W piątek okazało się że zamiast spędzić sobote zgodnie z planem; czyli high line, brooklyn bridge i empire to stwierdziłam ze jade do New Jersey, gdyz S. nie bardzo miała jak przyjechać.
Aaale zacznijmy od piątku. W piątek wieczór spędziłam w Columbijskim towrzystwie. Oczywiście nie omieszkałam zapytać jak to jest z tą koką w Columbii haha Na szczęscie okazało sie ze nie jest to AŻ tak wielki problem jak pokazują na filmach. Nauczyłam się troche hiszpańskiego, i odnalazłam najcudowniejsze miejsce w swojej okolicy... Dosłownie 4 minutki ode mnie!!
W sobote zaś jak już wspomniałam z samego rana wybrałam się do New Jersey. Oczywiscie podróz jak zwykle z przygodami, bo jakże mogło być inaczej. W pociagu nowe znajomości. Jak to jest ze ja zawsze kogoś poznam po drodze... ?! Tym razem było naprawde bardzo interesująco :)
W dzień wybrałyśmy się na spacer - do lasu...
Było pięknie i zielono!
Okolica troche przypominała mi nasze polskie roztocze..
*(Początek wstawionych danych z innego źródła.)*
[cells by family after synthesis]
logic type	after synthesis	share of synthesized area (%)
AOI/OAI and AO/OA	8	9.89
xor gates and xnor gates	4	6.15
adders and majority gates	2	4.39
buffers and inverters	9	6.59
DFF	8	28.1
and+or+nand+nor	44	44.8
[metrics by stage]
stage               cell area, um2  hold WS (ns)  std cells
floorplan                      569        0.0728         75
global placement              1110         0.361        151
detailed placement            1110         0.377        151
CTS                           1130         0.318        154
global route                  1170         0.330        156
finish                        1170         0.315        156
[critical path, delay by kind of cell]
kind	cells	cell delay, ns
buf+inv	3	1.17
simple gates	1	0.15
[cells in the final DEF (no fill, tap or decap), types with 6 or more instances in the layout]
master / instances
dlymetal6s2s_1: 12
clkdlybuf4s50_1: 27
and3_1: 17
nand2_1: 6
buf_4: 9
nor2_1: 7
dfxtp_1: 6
Wszystko było pięknie do czasu gdy nie usłyszałyśmy dziwnych dżwięków i stwierdziłyśmy że trzeba spadać... tym bardziej że owe dźwięki nasilały się coraz bardziej. S. twierdziła że to niedźwiedzie a ja że łosie albo dziki, haha Ktoś sie orientuje co było bardziej prawdopodobne?
Wieczór spędziłyśmy w niesamowitym miejscu a mianowicie w Country Pubie! Pierwszy raz w zyciu widziałam prawdziwych kowboji w czapkach i butach i w ogole. W pubie były trzy sale. Na pierwszej sali ogromny drewniany dancefloor, na którym kowboje i cowbojki przetańczyli całą noc. Cały czas sie zastanawiałam skad oni wiedzą jak mają tańczyć?? Muzyka zaczynała grać, parkiet się zapełniał, Dj zaczynał odliczanie: 5,6,7,8 i... nagle wszyscy zaczynali tańczyć - TAK SAMO w rytm muzyki. Oczywiście do każdej piosenki inny taniec, żeby nie było nudno.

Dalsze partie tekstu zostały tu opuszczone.